Piyarat Piyapongwiwat’s practice of offering platforms for the voices of marginalised groups who are excluded helps provide a pathway through which knowledge and understanding can be brought into resistance against harmful and repressive expressions of power/knowledge.

Piyarat Piyapongwiwat’s most recent work, ‘Where Echoes Never End’, a video essay summarizing her projects from the past decade, is showing at Gallery VER Project Room, Bangkok until March 14th. For more information, visit galleryver.com


1 Lyla Phimanrat, Messages From Nowhere to Nowhere, 2015, accessed February 21, 2020, http://www.piyaratpiyapongwiwat.com/messages-nowhere-nowhere-0.
2 Piyarat Piyapongwiwat, Messages From Nowhere to Nowhere, 2015.
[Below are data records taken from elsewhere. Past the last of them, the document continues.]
From an optimization exercise on the open Yosys and OpenROAD flow, aimed at small area and a short achievable clock period; shortcuts taken in it are not production practice. Function was checked by simulation only, so behaviour that the tests miss may differ from the original. Power and IR drop assume default switching activity.

== job 101 ==
==> flow/design.v (excerpt) <==
module minifloat_unit (
    input  wire        clk,
    input  wire [4:0]  op,
    input  wire [31:0] a,
    input  wire [31:0] b,
    output wire [31:0] y,
    output wire [1:0]  st
);
    wire [11:0] ahi_d;
    wire [4:0]  tz_d;
    wire        or_d;
    mf_front u_front (.op(op), .a(a), .b(b[7:0]), .ahi(ahi_d), .tz(tz_d), .or19_11(or_d));
    reg [4:0]  op_q;
    reg [7:0]  p_q;        
    reg [11:0] ahi_q;      
    reg [2:0]  amid_q;     
    reg        a16_q;      
    reg        or_q;       
    reg [4:0]  tz_q;       
    always @(posedge clk) begin
        op_q   <= op;
        p_q    <= a[7:0];
        ahi_q  <= ahi_d;
        amid_q <= a[10:8];
        a16_q  <= a[16];
        or_q   <= or_d;
        tz_q   <= tz_d;
    end
    wire [7:0] lo_d;
    wire [8:0] hi_d;
    wire [1:0] st_d;
    mf_core u_core (.op(op_q), .p(p_q), .q(ahi_q[11:4]), .lt(ahi_q[3]), .d(ahi_q[2:0]), .ahi(ahi_q), .amid(amid_q),
  ...
Size in the first run: ~930 cells after synthesis, about 54 flip-flops, ~5100 um^2 of cells after synthesis.
==> flow/config.mk <==
export PLATFORM = sky130hd
export DESIGN_NAME = minifloat_unit
export DESIGN_NICKNAME = minifloat_unit
export VERILOG_FILES = /design/flow/design.v
export SDC_FILE = /design/flow/constraint.sdc
export NUM_CORES = 4
export LEC_CHECK = 0
export CAP_MARGIN = 20
export CORE_MARGIN = 2
export CORE_UTILIZATION = 55
export CTS_BUF_LIST = sky130_fd_sc_hd__clkbuf_4 sky130_fd_sc_hd__clkbuf_8
export CTS_CLUSTER_DIAMETER = 60
export CTS_CLUSTER_SIZE = 24
export SLEW_MARGIN = 20
export SYNTH_HIERARCHICAL = 1
export SYNTH_MINIMUM_KEEP_SIZE = 0
==> flow/constraint.sdc <==
create_clock -name core_clock -period 15.0 [get_ports {clk}]
set_input_delay 3.0000 -clock core_clock [delete_from_list [all_inputs] [get_ports {clk}]]
set_output_delay 3.0000 -clock core_clock [all_outputs]
set_load 0.01 [all_outputs]
standard.sh (not shown) runs the stock make flow with config.mk's settings and CLKGATE_MAP_FILE= SYNTH_SCRIPT=/design/flow/synth_recipe.tcl, a recipe that flattens the netlist after the stock synthesis.
==> flow/flow/run.sh <==
#!/bin/bash
# Own layout flow: the standard ORFS flow (standard.sh) with these changes.
#  1. Synthesis is synth_recipe.tcl unchanged except that ABC maps the
#     request-stage module mf_front with flow/abc_front.script and the rest
#     with flow/abc.script (registers, flattening and renaming as standard).
#  2. Ports are buffered with sky130_fd_sc_hd__buf_1 instead of the delay
#     buffer buffer_ports picks by default.
#  3. Yosys maps adders to plain gates for ABC (no full/half-adder cells).
#  4. repair_timing aims at a setup margin of flow/margin.txt ns, so that it
#     works on the datapath rather than stopping once the 15 ns clock is met.
# Each tool's full output stays in orfs/logs/; make's own output goes to
# make_finish.log in this folder.
set -euo pipefail
HERE=$(pwd)
MARGIN=$(cat flow/margin.txt)
cat > my_synth.tcl <<EOT
proc abc {args} {
  set i [lsearch -exact \$args -script]
  set front \$args
  lset front [expr {\$i + 1}] $HERE/flow/abc_front.script
  yosys abc {*}\$front mf_front
  set rest \$args
  lset rest [expr {\$i + 1}] $HERE/flow/abc.script
  yosys abc {*}\$rest
}
EOT
cat synth_recipe.tcl >> my_synth.tcl
bash standard.sh SYNTH_SCRIPT=$HERE/my_synth.tcl SETUP_SLACK_MARGIN=$MARGIN \
  "BUFFER_PORTS_ARGS=-buffer_cell sky130_fd_sc_hd__buf_1" ADDER_MAP_FILE= finish > make_finish.log 2>&1
==> flow/flow/abc.script <==
strash
balance
 rewrite
 refactor
 balance
 rewrite
 rewrite -z
 balance
 refactor -z
 rewrite -z
 balance
balance
 rewrite
 refactor
 balance
 rewrite
 rewrite -z
 balance
 refactor -z
 rewrite -z
 balance
dch -f
map -B 0.9
topo
==> flow/flow/abc_front.script <==
strash
balance
 rewrite
 refactor
 balance
 rewrite
 rewrite -z
 balance
 refactor -z
 rewrite -z
 balance
balance
 rewrite
 refactor
 balance
 rewrite
 rewrite -z
 balance
 refactor -z
 rewrite -z
 balance
dch -f
map -B 0.9
topo
buffer -c
upsize -c
dnsize -c
==> flow/flow/margin.txt <==
11.3
Job 101 closes out successfully: all stages finished, all timing, DRC and antenna checks passed.
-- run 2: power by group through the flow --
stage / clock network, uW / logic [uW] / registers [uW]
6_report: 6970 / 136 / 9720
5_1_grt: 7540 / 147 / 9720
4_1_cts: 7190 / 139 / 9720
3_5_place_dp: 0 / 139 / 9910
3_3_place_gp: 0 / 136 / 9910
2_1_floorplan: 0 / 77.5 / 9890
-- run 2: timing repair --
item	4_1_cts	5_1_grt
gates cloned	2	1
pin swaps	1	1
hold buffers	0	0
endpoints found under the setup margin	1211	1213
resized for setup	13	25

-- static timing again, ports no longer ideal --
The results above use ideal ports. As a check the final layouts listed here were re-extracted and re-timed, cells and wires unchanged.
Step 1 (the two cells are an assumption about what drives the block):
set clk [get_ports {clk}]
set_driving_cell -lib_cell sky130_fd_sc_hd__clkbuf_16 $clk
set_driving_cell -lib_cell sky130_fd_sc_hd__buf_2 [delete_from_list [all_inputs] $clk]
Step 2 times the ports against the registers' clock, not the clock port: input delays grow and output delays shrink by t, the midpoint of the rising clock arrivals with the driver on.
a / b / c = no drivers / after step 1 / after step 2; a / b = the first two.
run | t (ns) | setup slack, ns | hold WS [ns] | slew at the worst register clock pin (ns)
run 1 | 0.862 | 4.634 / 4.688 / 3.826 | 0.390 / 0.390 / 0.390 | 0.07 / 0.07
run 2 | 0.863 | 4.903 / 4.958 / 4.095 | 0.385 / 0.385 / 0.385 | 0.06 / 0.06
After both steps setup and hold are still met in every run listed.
Source: an optimization exercise on an open RTL-to-GDS flow (aim: small area, a short achievable clock period and few clock cycles per item). Production flows keep margins and buffers that such runs may drop.
Only simulation tests tie the RTL to the original design; equivalence was not proved.

## sstv_tone_alu
module sstv_tone_alu (
    input  wire        clk,
    input  wire        rst,
    input  wire        in_valid,
    output wire        in_ready,
    input  wire [1:0]  in_op,
    input  wire [31:0] in_a,
    input  wire [37:0] in_b,
    output wire        out_valid,
    input  wire        out_ready,
    output wire [31:0] out_res,
    output wire [37:0] out_n
);
    reg        v0;
    reg        pix0;        
    reg        scale0;      
    reg        sel_y, sel_ry, sel_by;    
    reg [31:0] a_q;
    reg [37:0] b_q;
    reg [3:0]  cnt;
    reg        acc_on;      
    reg        rdy_q;       
    reg [7:0]  bd;          
    reg        v1;
    reg        pix1;
    reg        scale1;
    reg        early1;      
    reg        blend1;
    reg [39:0] ns1;
    reg [39:0] nc1;
    reg [37:0] h1;
    reg        v2;
    reg        pix2;
    reg [37:0] n2;
    reg [38:0] m2;
    reg        v3;
    reg        pix3;
    reg        clamp3;
    reg [37:0] n3;
    reg [27:0] q3;
    reg [14:0] ml3;
    reg        vo;
    reg [31:0] res_o;
    reg [37:0] n_o;
    reg        vk;
    reg [31:0] res_k;
    reg [37:0] n_k;
    wire adv   = ~vk;
  ...
For scale: roughly 3700 cells after synthesis, about 150 I/O pins.
Settings: LEC_CHECK=0, CAP_MARGIN=20, CORE_MARGIN=2, CORE_UTILIZATION=60, CTS_BUF_LIST=sky130_fd_sc_hd__clkbuf_4 sky130_fd_sc_hd__clkbuf_8, PLACE_DENSITY=0.75, SLEW_MARGIN=20; clock period 18.0 ns.
standard.sh (not shown) runs the stock make flow with config.mk's settings and CLKGATE_MAP_FILE= SYNTH_SCRIPT=/design/flow/synth_recipe.tcl, a recipe that flattens the netlist after the stock synthesis.
==> flow/flow/run.sh <==
#!/bin/bash
# Standard layout, with three changes:
# - between synthesis and floorplan, flow/fapol.py picks the polarity of each
#   full-adder cell so that fewer inverters sit between full adders (a full
#   adder is self-dual); registers and every other cell are left as the
#   standard synthesis made them;
# - timing repair aims for 12.5 ns of setup slack at the design's 18 ns clock
#   (the constraints themselves are unchanged);
# - the port buffers are plain buffers (sky130_fd_sc_hd__buf_1) instead of
#   delay buffers.
set -euo pipefail
R=orfs/results/${FLOW_PLATFORM}/sstv_tone_alu/base
bash standard.sh synth > synth.log 2>&1
cp "$R/1_2_yosys.v" "$R/1_2_yosys.std.v"
python3 flow/fapol.py "$R/1_2_yosys.std.v" "$R/1_2_yosys.v" > fapol.log 2>&1
rm -f "$R/1_synth.odb" "$R/1_synth.sdc"
export SETUP_SLACK_MARGIN=12.5
export BUFFER_PORTS_ARGS="-buffer_cell sky130_fd_sc_hd__buf_1"
bash standard.sh > layout.log 2>&1
Other scripts of this flow, unchanged in this note and not shown: flow/flow/fapol.py
Testbench counts at the start, summed over its fixed seeds: cycles 5,232, items 4,312.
3 Piyarat Piyapongwiwat, Mute Conversations, 2016.
4 Ibid.
5 Michel Foucalt, The History of Sexuality, Vol 1: An Introduction. Translated by Robert Hurley. (Harmondsworth: Penguin, 1992), 101.
6 Ibid.
7 Piyarat Piyapongwiwat, Fabric, 2017.
8 Rachel Adams, “Michel Foucault: Biopolitics and Biopower,” Critical Legal Thinking, May 10, 2017, http://criticallegalthinking.com/2017/05/10/michel-foucault-biopolitics-biopower/
9 Foucault, History of Sexuality, 140-1.